In the past year and a half the leaders of organized labor in the United States have waged two eminently successful election campaigns. The first was the campaign involving the union shop elections and the second the political campaign culminating in the elections of November 2, 1948. Success in both of these tests may be fairly attributed to the organizing talent and day-to-day activity of union leaders. In the well-organized industrial areas of the country, the rank and file of union members had had little direct contact with the Taft-Hartley Act. Yet the Taft-Hartley Act was used as a powerful lever by union leaders to pry out the stay-at-home union vote in the 1948 political campaign.

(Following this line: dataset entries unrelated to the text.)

[src/rtl/result_tx_pkg.sv]
// Shared types and constants for the result UART transmitter.
// The FSM state encoding and frame geometry live here so the datapath and any checkers agree.
package result_tx_pkg;

  typedef enum logic [1:0] {
    ST_IDLE  = 2'd0,
    ST_START = 2'd1,
    ST_DATA  = 2'd2,
    ST_STOP  = 2'd3
  } tx_state_e;

  localparam int unsigned FRAME_DATA_BITS = 8;
  localparam logic [2:0]  LAST_BIT_IDX    = 3'(FRAME_DATA_BITS - 1);

  function automatic logic [7:0] frame_count_inc(input logic [7:0] count);
    return count + 8'd1;
  endfunction

endpackage

[src/rtl/result_uart_tx_baud_counter.sv]
// Bit-period timer: counts 0..CLKS_PER_BIT-1 and flags the last cycle of each serial bit.
// restart pins the count at zero so the first bit of a frame always gets a full period.
module baud_counter #(
  parameter int unsigned CLKS_PER_BIT = 4
) (
  input  logic clk,
  input  logic reset,
  input  logic restart,
  output logic bit_done
);

  localparam logic [7:0] LAST_CNT = 8'(CLKS_PER_BIT - 1);

  logic [7:0] cnt_d;
  logic [7:0] cnt_q;

  // next count: wrap at the bit boundary or hold at zero while restarted
  always_comb begin
    if (restart || (cnt_q == LAST_CNT)) begin
      cnt_d = 8'd0;
    end else begin
      cnt_d = cnt_q + 8'd1;
    end
  end

  // count register
  always_ff @(posedge clk or posedge reset) begin
    if (reset) begin
      cnt_q <= 8'd0;
    end else begin
      cnt_q <= cnt_d;
    end
  end

  assign bit_done = !restart && (cnt_q == LAST_CNT);

endmodule

[src/rtl/result_uart_tx.sv]
// 8N1 serial transmitter for adder results with a 1-entry holding buffer.
// A buffered byte enters START straight from STOP, so queued frames go out with no idle gap.
module result_uart_tx
  import result_tx_pkg::*;
#(
  parameter int unsigned CLKS_PER_BIT = 4
) (
  input  logic       clk,
  input  logic       reset,
  input  logic [7:0] in_data,
  input  logic       in_valid,
  output logic       in_ready,
  output logic       tx,
  output logic       busy,
  output logic [7:0] frame_count
);

  tx_state_e  state_d,     state_q;
  logic [7:0] buf_d,       buf_q;
  logic       buf_full_d,  buf_full_q;
  logic [7:0] shift_d,     shift_q;
  logic [2:0] bit_idx_d,   bit_idx_q;
  logic       tx_d,        tx_q;
  logic       busy_d,      busy_q;
  logic [7:0] frame_cnt_d, frame_cnt_q;

  logic accept_s;
  logic bit_done_s;
  logic baud_restart_s;

  assign accept_s       = in_valid && !buf_full_q;
  assign baud_restart_s = (state_q == ST_IDLE);

  baud_counter #(
    .CLKS_PER_BIT(CLKS_PER_BIT)
  ) u_baud (
    .clk      (clk),
    .reset    (reset),
    .restart  (baud_restart_s),
    .bit_done (bit_done_s)
  );

  // next-state, buffer and registered-output logic
  always_comb begin
    state_d     = state_q;
    buf_d       = buf_q;
    buf_full_d  = buf_full_q;
    shift_d     = shift_q;
    bit_idx_d   = bit_idx_q;
    tx_d        = tx_q;
    busy_d      = busy_q;
    frame_cnt_d = frame_cnt_q;

    // accept and drain are mutually exclusive: one needs the buffer empty, the other full
    if (accept_s) begin
      buf_d      = in_data;
      buf_full_d = 1'b1;
    end else begin
      buf_d      = buf_q;
    end

    case (state_q)
      ST_IDLE: begin
        tx_d   = 1'b1;
        busy_d = 1'b0;
        if (buf_full_q) begin
          shift_d    = buf_q;
          buf_full_d = 1'b0;
          bit_idx_d  = 3'd0;
          state_d    = ST_START;
          tx_d       = 1'b0;
          busy_d     = 1'b1;
        end else begin
          state_d    = ST_IDLE;
        end
      end
      ST_START: begin
        if (bit_done_s) begin
          state_d   = ST_DATA;
          tx_d      = shift_q[0];
          shift_d   = {1'b0, shift_q[7:1]};
          bit_idx_d = 3'd0;
        end else begin
          state_d   = ST_START;
        end
      end
      ST_DATA: begin
        if (bit_done_s && (bit_idx_q == LAST_BIT_IDX)) begin
          state_d   = ST_STOP;
          tx_d      = 1'b1;
          bit_idx_d = 3'd0;
        end else if (bit_done_s) begin
          tx_d      = shift_q[0];
          shift_d   = {1'b0, shift_q[7:1]};
          bit_idx_d = bit_idx_q + 3'd1;
        end else begin
          state_d   = ST_DATA;
        end
      end
      ST_STOP: begin
        if (bit_done_s) begin
          frame_cnt_d = frame_count_inc(frame_cnt_q);
          if (buf_full_q) begin
            shift_d    = buf_q;
            buf_full_d = 1'b0;
            state_d    = ST_START;
            tx_d       = 1'b0;
            busy_d     = 1'b1;
          end else begin
            state_d    = ST_IDLE;
            tx_d       = 1'b1;
            busy_d     = 1'b0;
          end
        end else begin
          state_d = ST_STOP;
        end
      end
      default: begin
        state_d    = ST_IDLE;
        buf_full_d = 1'b0;
        bit_idx_d  = 3'd0;
        tx_d       = 1'b1;
        busy_d     = 1'b0;
      end
    endcase
  end

  // state, datapath and output registers
  always_ff @(posedge clk or posedge reset) begin
    if (reset) begin
      state_q     <= ST_IDLE;
      buf_q       <= 8'd0;
      buf_full_q  <= 1'b0;
      shift_q     <= 8'd0;
      bit_idx_q   <= 3'd0;
      tx_q        <= 1'b1;
      busy_q      <= 1'b0;
      frame_cnt_q <= 8'd0;
    end else begin
      state_q     <= state_d;
      buf_q       <= buf_d;
      buf_full_q  <= buf_full_d;
      shift_q     <= shift_d;
      bit_idx_q   <= bit_idx_d;
      tx_q        <= tx_d;
      busy_q      <= busy_d;
      frame_cnt_q <= frame_cnt_d;
    end
  end

  assign in_ready    = !buf_full_q;
  assign tx          = tx_q;
  assign busy        = busy_q;
  assign frame_count = frame_cnt_q;

endmodule

[config.mk]
export PLATFORM = sky130hd
export DESIGN_NAME = result_uart_tx
export DESIGN_NICKNAME = d
export VERILOG_FILES = /design/src/rtl/result_tx_pkg.sv /design/src/rtl/result_uart_tx_baud_counter.sv /design/src/rtl/result_uart_tx.sv
export SDC_FILE = /design/constraint.sdc
export NUM_CORES = 1
export LEC_CHECK = 0
export ABC_AREA = 1
export CORE_MARGIN = 10
export CORE_UTILIZATION = 56
export DETAILED_ROUTE_END_ITERATION = 8
export PLACE_DENSITY = 0.79
export SYNTH_ARGS = -nofsm -noshare
export SYNTH_HDL_FRONTEND = slang
export SYNTH_SLANG_ARGS = --single-unit
[constraint.sdc]
create_clock -name clk -period 1.9 [get_ports clk]
set_clock_uncertainty 0.2 [all_clocks]
set_input_delay 0.19 -clock clk [delete_from_list [all_inputs] [get_ports clk]]
set_output_delay 0.19 -clock clk [all_outputs]
set_load 0.01 [all_outputs]
==> flow_metrics.env <==
export IMPL_setup_violations_final=0
export IMPL_num_rows=22
export IMPL_crit_family="buffers and inverters"
export IMPL_totalWireLength_mm=3.90
export IMPL_layout_drive_gt1_share_pct=12.0
export IMPL_design_core_area_sq_um=3630
export IMPL_syn2layout_area_growth_pct=19.9
export IMPL_firstDrtPassIters=4
export IMPL_endpoint_kind="primary output"
export IMPL_syn_inst=254
export IMPL_drc=0
export IMPL_place_inst=322
export IMPL_critPathBufInv=2
export IMPL_clk_path_buf_depth=2
export IMPL_ant_nets=0
export IMPL_num_vias=1659
export IMPL_powerDensity_nw_per_um2=1380
export IMPL_final_cells=331
export IMPL_worst_ep_arrival_time_ns=1.46
export IMPL_clk_latency_ns=0.30
export IMPL_status="completed"
export IMPL_grt_first_pass_wirelength_mm=6.87
export IMPL_slew_headroom_pct=61.5
export IMPL_p_total_w=0.00344
export IMPL_hold_violations=0
export IMPL_max_cap_viol_count=0
export IMPL_swShare_pct=42.0
export IMPL_fp_dieH_microns=80.9
export IMPL_cp_required_ns=1.51
export IMPL_grt_usage_pct=13.0
export IMPL_gp_congestion=0.837
export IMPL_drt_iter0_markers=55
export IMPL_power_frac_comb_pct=46.9
export IMPL_clockPowerShare_pct=16.3
export IMPL_setup_ws_ns=0.0501
export IMPL_cpMaxStageDelayCell="clkdlybuf4s50_1"
export IMPL_fin_crit_sh_pct=97.4
export IMPL_portBuffers=21
export IMPL_syn_num_nets=273
export IMPL_vdd_drop_max_uv=751
export IMPL_path_class="flip-flop to primary output"
export IMPL_cts_hold_buf=0
export IMPL_worstHoldPathType="primary input to asynchronous set/reset pin"
export IMPL_cts_tree="built"
export IMPL_drt_vias_per_instance=5.01
export IMPL_seq_area_frac_synth_pct=48.3
export IMPL_drv_slew=0
export IMPL_ys_types=30
export IMPL_hpwl_mm=2.82
export IMPL_cpPeakStageDelay_ns=0.56
export IMPL_placed_cell_area_sq_um=2360
export IMPL_p_int_w=0.00200
export IMPL_antenna_cells=0
export IMPL_nets=301
export IMPL_crit_path_cell_trace="inv_1 > clkdlybuf4s50_1"
export IMPL_wl_per_cell_microns=11.8
export IMPL_grt_pass1_vias=1578
export IMPL_dieArea_sq_um=6540
export IMPL_fin_crit_ns=1.85
export IMPL_startpoint_type="flip-flop"
export IMPL_design_area_sq_um=2490
export IMPL_clkTransAtPathRegs_ns=0.08
export IMPL_p_seq_share_pct=36.8
export IMPL_p_leak_nw=1.24
export IMPL_syn_area_sq_um=2080
export IMPL_dieWidth_microns=80.9
export IMPL_worst_slew_pin_slew_ns=0.574
export IMPL_numCtsBuffers=5
export IMPL_grt_max_degree=41
export IMPL_start_util_pct=57.2
export IMPL_rr_worst_depth=8
export IMPL_clock_sinks=40
export IMPL_fillers=305
export IMPL_syn_area_per_cell_sq_um=8.18
export IMPL_yosys_warnings=0
export IMPL_antenna_found_initial=0
export IMPL_overflow=0
export IMPL_ios=22
export IMPL_root_buffer="clkbuf_8"
export IMPL_htree_levels=2
export IMPL_crit_cells=2
export IMPL_p_sw_w=0.00144
export IMPL_worst_path_max_fanout=5
export IMPL_ys_ff_latch=40
export IMPL_fmax_mhz=541
export IMPL_dpl_worst_slack_ns=0.0436
metrics by stage:
step	setup TNS, ns	hold WS, ns	util, %
2_1_floorplan	0	0.149	-
3_3_place_gp	0	0.252	65.1
3_5_place_dp	0	0.260	65.1
5_1_grt	-0.0437	0.0861	68.5
6_report	0	0.0503	68.5
4_1_cts	0	0.0675	67.5
sequential cells by signal (all words and copies together) (netlist names):
signal        cells
frame_count       8
shift_q           8
bit_idx_q         3
state_q           2
u_baud.cnt_q      8
tx                1
buf_q             8
buf_full_q        1
busy              1
path summary, 6_finish.rpt:
kind / from / endpoint / slack, ns
worst max register to register: u_baud.cnt_q[0] / frame_count[5] / 0.10
worst min register to register: shift_q[1] / shift_q[1] / 0.28
worst max-delay path: buf_full_q / in_ready / 0.05
min in group clk: in_data[2] / buf_q[2] / 0.27
max in group asynchronous: reset / tx / 1.19
worst min-delay path: reset / u_baud.cnt_q[2] / 0.05
cell usage in the layout, fill, tap and decap left out, types with 3 or more instances in the layout:
| master | synthesis | layout |
|---|---|---|
| a21oi_1 | 12 | 12 |
| a31oi_1 | 3 | 3 |
| buf_4 | 0 | 3 |
| clkbuf_8 | 0 | 5 |
| clkdlybuf4s50_1 | 0 | 21 |
| dfrtp_1 | 39 | 39 |
| ha_1 | 8 | 6 |
| inv_1 | 31 | 29 |
| inv_2 | 4 | 5 |
| nand2_1 | 63 | 63 |
| nand3_1 | 19 | 19 |
| nand4_1 | 3 | 3 |
| nor2_1 | 23 | 23 |
| nor2_2 | 4 | 3 |
| nor3b_1 | 3 | 3 |
| o21ai_0 | 14 | 14 |
| o21ai_1 | 4 | 4 |
| xnor2_1 | 3 | 3 |
| xor2_1 | 3 | 3 |
layout make-up:
type | count | area [sq um] | area share, %
repair buffers | 25 | 253 | 10.2
flip-flops and latches | 40 | 1000 | 40.3
inverters | 36 | 140 | 5.63
multi-input cells | 174 | 947 | 38.0
clock buffers | 5 | 68.8 | 2.76
clock inverters | 3 | 18.8 | 0.754
well taps | 48 | 60.1 | 2.41
cells in the mapped netlist (all sizes together):
cell type  count  area, sq um
nand4          3         18.8
nand3b         2         15.0
xnor2          3         26.3
nor2          28          131
o21bai         1         7.51
ha             8          100
o21ai         19         98.9
nand2         66          260
clkbuf         2         7.51
buf            2         10.0
nand3         20          113
a31oi          3         18.8
nor3           2         15.0
xor2           3         26.3
nor3b          3         22.5
a21oi         12         60.1
or2            1         6.26
dfrtp         39          976
dfstp          1         26.3
inv           36          138
repair_timing:
action                     CTS  global route
setup endpoints to repair    0            21
setup buffers                0             1
hold endpoints to repair     0             0
resized for setup            0             7
kinds of logic after synthesis:
family / share of synthesized area (%)
compound gates: 8.92
fa+ha+maj: 4.82
xor+xnor: 2.53
flops: 48.3
buf+inv: 7.47
simple gates: 28.0
metal layers:
layer  global-route usage [%]  vias to the layer above  routed length [microns]
li1                         -                      863                        -
met2                     21.5                       30                     1870
met1                     15.2                      757                     1760
met4                     4.84                        0                       68
met3                     4.64                        9                      210
met5                        0                        -                        0
power by group through the flow:
stage                     sequential, W  combinational, W  clock, W
after CTS                       0.00126           0.00153  0.000579
after floorplan                 0.00126           0.00113         0
after global routing            0.00130           0.00188  0.000606
after global placement          0.00127           0.00148         0
final                           0.00126           0.00161  0.000561
after detailed placement        0.00127           0.00152         0
worst register-to-register path, stage by stage, from the launching register on:
cell and delay (ns):
dfrtp_1 0.39, ha_2 0.21, inv_1 0.07, nor2_4 0.14
nand3_4 0.17, nor2_8 0.21, nand2_1 0.12, nor3_2 0.11
nor2_1 0.07
(Power assumes the default switching activity.)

Union leaders and officers had had direct contact with the Taft-Hartley Act and with similar state laws. Indeed, perhaps the most important result of the Taft-Hartley Act and the state labor legislation of 1946 and 1947 was the 'shock effect of these laws on union leaders. Union officers and leaders were alerted to an extent seldom witnessed in the history of organized labor in this country. By skillful use of the union press and other methods of propaganda and by incessant day-to-day hammering on the issue, they made the rank and file feel what they felt--that these laws threatened the existence of the union. Then, with superb organization on a ward and precinct level, the union leaders went to work. Registration lists were checked against membership lists and against town police lists. Unregistered voters were registered. By the organization of car pools, telephone brigades, shop-gate meetings, and house-to-house doorbell ringing they got out the vote. (Author's abstract courtesy EBSCO.)